¹ Berlin Heart, Research and Development, 12247 Berlin, Germany
² Peter the Great St. Petersburg Polytechnic University, 195251 St.Petersburg, Russia
³ Technische Universität Berlin, Chair of Fluid System Dynamics, 10623 Berlin, Germany

^* Corresponding author: evgenii.palamarchuk@berlinheart.de

Abstract

Computational Fluid Dynamics (CFD) is a well-known tool for predicting and analyzing performance in a variety of engineering branches, including turbomachinery, allowing engineers to partially replace physical experiments with their virtual analog. Nevertheless, numerical analysis should be used carefully regarding possible deviation between simulated and experimental results due to multiple reasons (including but not limited to applied simplifications in the numerical model).
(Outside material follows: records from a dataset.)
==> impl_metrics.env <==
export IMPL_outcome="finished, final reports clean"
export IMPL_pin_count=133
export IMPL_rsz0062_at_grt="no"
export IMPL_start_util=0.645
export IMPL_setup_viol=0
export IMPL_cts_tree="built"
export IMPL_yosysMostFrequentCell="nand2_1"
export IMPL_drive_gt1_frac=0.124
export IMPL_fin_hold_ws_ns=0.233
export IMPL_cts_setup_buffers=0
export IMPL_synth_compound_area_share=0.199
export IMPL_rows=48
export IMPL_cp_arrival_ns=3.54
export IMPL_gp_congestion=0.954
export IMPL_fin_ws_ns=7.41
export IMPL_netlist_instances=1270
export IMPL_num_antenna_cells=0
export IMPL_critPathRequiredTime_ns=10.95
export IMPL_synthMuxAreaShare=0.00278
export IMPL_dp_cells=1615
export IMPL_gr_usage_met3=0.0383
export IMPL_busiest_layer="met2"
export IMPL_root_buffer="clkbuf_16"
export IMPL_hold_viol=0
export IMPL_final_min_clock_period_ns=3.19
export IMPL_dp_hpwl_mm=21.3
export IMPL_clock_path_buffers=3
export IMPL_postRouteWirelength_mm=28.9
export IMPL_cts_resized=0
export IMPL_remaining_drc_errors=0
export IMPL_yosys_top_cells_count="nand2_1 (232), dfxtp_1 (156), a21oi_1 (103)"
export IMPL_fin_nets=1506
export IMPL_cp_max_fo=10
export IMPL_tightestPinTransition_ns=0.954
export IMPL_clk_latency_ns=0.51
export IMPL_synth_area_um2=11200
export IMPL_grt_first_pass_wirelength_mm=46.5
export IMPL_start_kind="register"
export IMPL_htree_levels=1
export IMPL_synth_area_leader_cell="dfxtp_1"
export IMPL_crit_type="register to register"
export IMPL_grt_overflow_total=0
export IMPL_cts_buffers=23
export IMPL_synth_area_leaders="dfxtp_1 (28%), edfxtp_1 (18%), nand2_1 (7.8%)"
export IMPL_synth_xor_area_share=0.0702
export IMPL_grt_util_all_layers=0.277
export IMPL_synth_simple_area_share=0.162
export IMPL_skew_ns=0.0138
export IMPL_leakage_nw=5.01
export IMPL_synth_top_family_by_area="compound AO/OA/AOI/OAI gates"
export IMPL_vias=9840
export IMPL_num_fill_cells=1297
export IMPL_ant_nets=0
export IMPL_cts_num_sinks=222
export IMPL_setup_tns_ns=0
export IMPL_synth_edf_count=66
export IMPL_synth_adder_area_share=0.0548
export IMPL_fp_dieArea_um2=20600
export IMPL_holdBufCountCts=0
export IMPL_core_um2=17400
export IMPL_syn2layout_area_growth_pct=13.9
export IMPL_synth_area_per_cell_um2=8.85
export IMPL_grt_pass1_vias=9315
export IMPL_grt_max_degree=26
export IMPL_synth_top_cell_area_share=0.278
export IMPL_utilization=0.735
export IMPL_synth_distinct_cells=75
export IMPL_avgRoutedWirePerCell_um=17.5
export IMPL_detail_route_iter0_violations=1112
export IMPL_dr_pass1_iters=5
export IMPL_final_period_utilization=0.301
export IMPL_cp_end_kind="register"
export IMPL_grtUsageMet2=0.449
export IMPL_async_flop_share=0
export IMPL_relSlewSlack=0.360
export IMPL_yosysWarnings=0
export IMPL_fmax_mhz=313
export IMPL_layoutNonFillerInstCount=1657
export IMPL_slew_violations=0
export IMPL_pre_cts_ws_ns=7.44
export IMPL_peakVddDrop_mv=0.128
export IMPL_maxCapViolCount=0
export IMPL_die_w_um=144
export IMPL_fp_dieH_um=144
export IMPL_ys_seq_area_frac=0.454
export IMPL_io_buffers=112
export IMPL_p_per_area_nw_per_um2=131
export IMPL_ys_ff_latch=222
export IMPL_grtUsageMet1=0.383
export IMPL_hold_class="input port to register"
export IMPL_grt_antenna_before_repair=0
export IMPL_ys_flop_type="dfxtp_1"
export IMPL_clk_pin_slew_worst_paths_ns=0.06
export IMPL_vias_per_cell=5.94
$ cat config.mk
export PLATFORM = sky130hd
export DESIGN_NAME = smr_ctrl
export DESIGN_NICKNAME = d
export VERILOG_FILES = /design/src/sv/smr_pkg.sv /design/src/sv/smr_ctrl.sv
export SDC_FILE = /design/constraint.sdc
export NUM_CORES = 1
export LEC_CHECK = 0
export BUFFER_PORTS_ARGS = -buffer_cell sky130_fd_sc_hd__buf_2
export CAP_MARGIN = 20
export CORE_MARGIN = 4
export CORE_UTILIZATION = 50
export CTS_BUF_LIST = sky130_fd_sc_hd__clkbuf_4
export CTS_CLUSTER_DIAMETER = 60
export DETAILED_ROUTE_END_ITERATION = 10
export PLACE_DENSITY = 0.79
export SLEW_MARGIN = 10
export SYNTH_ARGS = -nofsm -noshare
export SYNTH_HDL_FRONTEND = slang
export SYNTH_SLANG_ARGS = --single-unit
$ cat constraint.sdc
create_clock -name clk -period 1.9 [get_ports clk]
set_input_delay 0.38 -clock clk [delete_from_list [all_inputs] [get_ports clk]]
set_output_delay 0.38 -clock clk [all_outputs]
set_load 0.02 [all_outputs]
$ cat src/sv/smr_pkg.sv
// Shared widths, codes, tables and controller/datapath bundles for the moment reducer.
package smr_pkg;

  // Field widths and fixed-point format
  localparam int D_W        = 24;
  localparam int V_W        = 24;
  localparam int DEN_W      = 32;
  localparam int DISP_W     = 48;
  localparam int DIAG_W     = 47;
  localparam int CNT_W      = 8;
  localparam int FRAC       = 12;

  // Internal accumulator and arithmetic widths
  localparam int WS_W       = 32;
  localparam int WV_W       = 36;
  localparam int FM_W       = 46;
  localparam int SM_W       = 56;
  localparam int MA_W       = 37;
  localparam int MB_W       = 25;
  localparam int PROD_W     = MA_W + MB_W;
  localparam int PSH_W      = PROD_W - FRAC;
  localparam int DVD_W      = SM_W + FRAC;
  localparam int DVS_W      = WS_W;
  localparam int S_W        = DVD_W + 2;

  // Configuration port
  localparam int CFG_IDX_W  = 2;
  localparam int CFG_DATA_W = 24;
  localparam logic [CFG_IDX_W-1:0] CFG_USE_GEO    = 2'd0;
  localparam logic [CFG_IDX_W-1:0] CFG_PER_STREAM = 2'd1;
  localparam logic [CFG_IDX_W-1:0] CFG_INV_RHO    = 2'd2;
  localparam logic [D_W-1:0] INV_RHO_RST = 24'd4096;

  localparam int MAX_STREAMS_DEF = 255;

  // Shared multiplier operations
  typedef enum logic [2:0] {
    OP_WV   = 3'd0,
    OP_SM   = 3'd1,
    OP_MM   = 3'd2,
    OP_DREC = 3'd3,
    OP_DSUM = 3'd4
  } smr_op_t;

  // Second-moment pair table, order xx xy xz yy yz zz
  function automatic logic [1:0] pair_a(input logic [2:0] j);
    logic [1:0] r;
    unique case (j)
      3'd0, 3'd1, 3'd2: r = 2'd0;
      3'd3, 3'd4:       r = 2'd1;
      3'd5:             r = 2'd2;
      default:          r = 2'd0;
    endcase
    return r;
  endfunction

  function automatic logic [1:0] pair_b(input logic [2:0] j);
    logic [1:0] r;
    unique case (j)
      3'd0:             r = 2'd0;
      3'd1, 3'd3:       r = 2'd1;
      3'd2, 3'd4, 3'd5: r = 2'd2;
      default:          r = 2'd0;
    endcase
    return r;
  endfunction

  typedef struct packed {
    logic    cap;
    logic    mul_en;
    smr_op_t mul_op;
    logic [2:0] mul_idx;
    logic    acc_rec;
    logic    div_start;
    logic [3:0] div_idx;
    logic    mean_wr;
    logic    disp_wr;
    logic    res_clr;
    logic    clr_point;
    logic    load_echo;
    logic    load_sum;
  } smr_cmd_t;

  typedef struct packed {
    logic rec;
    logic last;
    logic acc_ok;
    logic per_stream;
    logic w_zero;
    logic cnt_ge2;
    logic div_busy;
    logic div_done;
    logic out_free;
  } smr_sts_t;

endpackage

$ cat src/sv/smr_ctrl.sv
// Controller: sequences record multiplies, the close divisions and result loads.
module smr_ctrl (
  input  logic              clk,
  input  logic              rst_n,
  input  logic              in_valid,
  output logic              in_ready,
  input  smr_pkg::smr_sts_t sts,
  output smr_pkg::smr_cmd_t cmd
);
  import smr_pkg::*;

  typedef enum logic [9:0] {
    S_IDLE  = 10'b00_0000_0001,
    S_DEC   = 10'b00_0000_0010,
    S_MUL   = 10'b00_0000_0100,
    S_WAIT  = 10'b00_0000_1000,
    S_ECHO  = 10'b00_0001_0000,
    S_CDEN  = 10'b00_0010_0000,
    S_CGAP  = 10'b00_0100_0000,
    S_CDIV  = 10'b00_1000_0000,
    S_CWAIT = 10'b01_0000_0000,
    S_CSUM  = 10'b10_0000_0000
  } smr_state_t;

  localparam logic [3:0] STEP_DEN  = 4'd9;
  localparam logic [3:0] STEP_LAST = 4'd8;

  smr_state_t state_r, state_nxt;
  logic [3:0] step_r, step_nxt;

  always_ff @(posedge clk) begin
    if (!rst_n) begin
      state_r <= S_IDLE;
      step_r  <= '0;
    end else begin
      state_r <= state_nxt;
      step_r  <= step_nxt;
    end
  end

  // Next state and commands
  always_comb begin
    state_nxt = state_r;
    step_nxt  = step_r;
    cmd       = '0;
    in_ready  = 1'b0;
    unique case (state_r)
      S_IDLE: begin
        in_ready = 1'b1;
        if (in_valid) begin
          cmd.cap   = 1'b1;
          state_nxt = S_DEC;
        end
      end
      S_DEC: begin
        if (sts.rec) begin
          step_nxt  = sts.acc_ok ? 4'd0 : STEP_DEN;
          state_nxt = S_MUL;
        end else if (sts.last) begin
          state_nxt = S_CDEN;
        end else begin
          state_nxt = S_IDLE;
        end
      end
      // Weighted velocities, second moments, then the echo density; past the stream limit only the echo density
      S_MUL: begin
        cmd.mul_en = 1'b1;
        if (step_r < 4'd3) begin
          cmd.mul_op  = OP_WV;
          cmd.mul_idx = step_r[2:0];
        end else if (step_r < STEP_DEN) begin
          cmd.mul_op  = OP_SM;
          cmd.mul_idx = 3'(step_r - 4'd3);
        end else begin
          cmd.mul_op  = OP_DREC;
        end
        if (step_r == 4'd0) cmd.acc_rec = 1'b1;
        if (step_r == STEP_DEN) state_nxt = S_WAIT;
        else                    step_nxt  = step_r + 1'b1;
      end
      S_WAIT: begin
        if (sts.per_stream) state_nxt = S_ECHO;
        else if (sts.last)  state_nxt = S_CDEN;
        else                state_nxt = S_IDLE;
      end
      S_ECHO: begin
        if (sts.out_free) begin
          cmd.load_echo = 1'b1;
          state_nxt     = sts.last ? S_CDEN : S_IDLE;
        end
      end
      // Close: total density first, then the divisions unless the weight sum is zero
      S_CDEN: begin
        cmd.res_clr = 1'b1;
        cmd.mul_en  = 1'b1;
        cmd.mul_op  = OP_DSUM;
        state_nxt   = S_CGAP;
      end
      S_CGAP: begin
        if (sts.w_zero) begin
          state_nxt = S_CSUM;
        end else begin
          step_nxt  = '0;
          state_nxt = S_CDIV;
        end
      end
      S_CDIV: begin
        cmd.div_start = 1'b1;
        cmd.div_idx   = step_r;
        if (step_r >= 4'd3) begin
          cmd.mul_en  = 1'b1;
          cmd.mul_op  = OP_MM;
          cmd.mul_idx = 3'(step_r - 4'd3);
        end
        state_nxt = S_CWAIT;
      end
      S_CWAIT: begin
        cmd.div_idx = step_r;
        if (sts.div_done) begin
          if (step_r < 4'd3) cmd.mean_wr = 1'b1;
          else               cmd.disp_wr = 1'b1;
          step_nxt = step_r + 1'b1;
          if ((step_r == 4'd2 && !sts.cnt_ge2) || step_r == STEP_LAST)
            state_nxt = S_CSUM;
          else
            state_nxt = S_CDIV;
        end
      end
      S_CSUM: begin
        if (sts.out_free) begin
          cmd.load_sum  = 1'b1;
          cmd.clr_point = 1'b1;
          state_nxt     = S_IDLE;
        end
      end
      default: state_nxt = S_IDLE;
    endcase
  end

endmodule

==> flow_summary.toml, run 1 <==
[outcome]
lastStage = "global routing"
status = "aborted with a tool error"
firstError = "[ERROR DPL-0038] Utilization greater than 100%, impossible to legalize"

[synthesis]
syn_area_um2 = 1340
synth_cell_types = 53
ys_ff_latch = 14
synth_area_per_cell_um2 = 7.72
synth_nets = 189
netlist_instances = 173
yosys_warnings = 0
seq_area_frac_synth = 0.210

[clocking]
cts_max_path_buffers = 2
clkSinkCount = 14
root_buffer = "clkbuf_4"
numCtsBuffers = 3
cts.htree.levels = 1

[timing]
grt_worst_setup_endpoint = "cmd[19]"
worst-ep-kind = "top-level output"

[place]
dp.cells = 266
port_buffers = 31
gp_congestion = 0.941
dp_hpwl_um = 3610

[floorplanning]
floorplan.initialDensity = 0.530
fp.dieW_um = 59.7
io_pins = 33
fp-row-count = 18
die_y_um = 59.7

[global_route]
grt_max_degree = 12
## what timing repair did
action                                  4_1_cts
buffers inserted                             13
gates resized for setup                      79
pin swaps                                    24
hold buffers                                  0
endpoints found under the setup margin       30
## through the flow
stage	setup WS, ns	hold WS, ns	cell area [um^2]	TNS, ns	utilization
floorplan	-0.123	0.507	1410	-0.550	-
global placement	-0.115	0.515	1850	-0.590	0.733
CTS	-0.264	0.370	2260	-4.55	0.895
detailed placement	-0.175	0.549	1850	-1.18	0.733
These deviations usually have their minima close to the Best Efficiency Point (BEP). The paper deals with analyzing the outcome of steady-state simulations for a radial pump at strong part load and shut-off conditions by switching between three simulation types (steady-state with mixing plane, steady-state with frozen rotor, transient with sliding mesh). A comparison of velocity profiles on the interface surfaces is made, showing how the chosen interface model affects the structures being formed at part load conditions. These effects show particular impact on performance parameters (first of all, head production), which is discussed in the paper. The information provided could be helpful for adjusting the simulation parameters and finding an appropriate compromise between simulation reliability and demand for computational time thereby.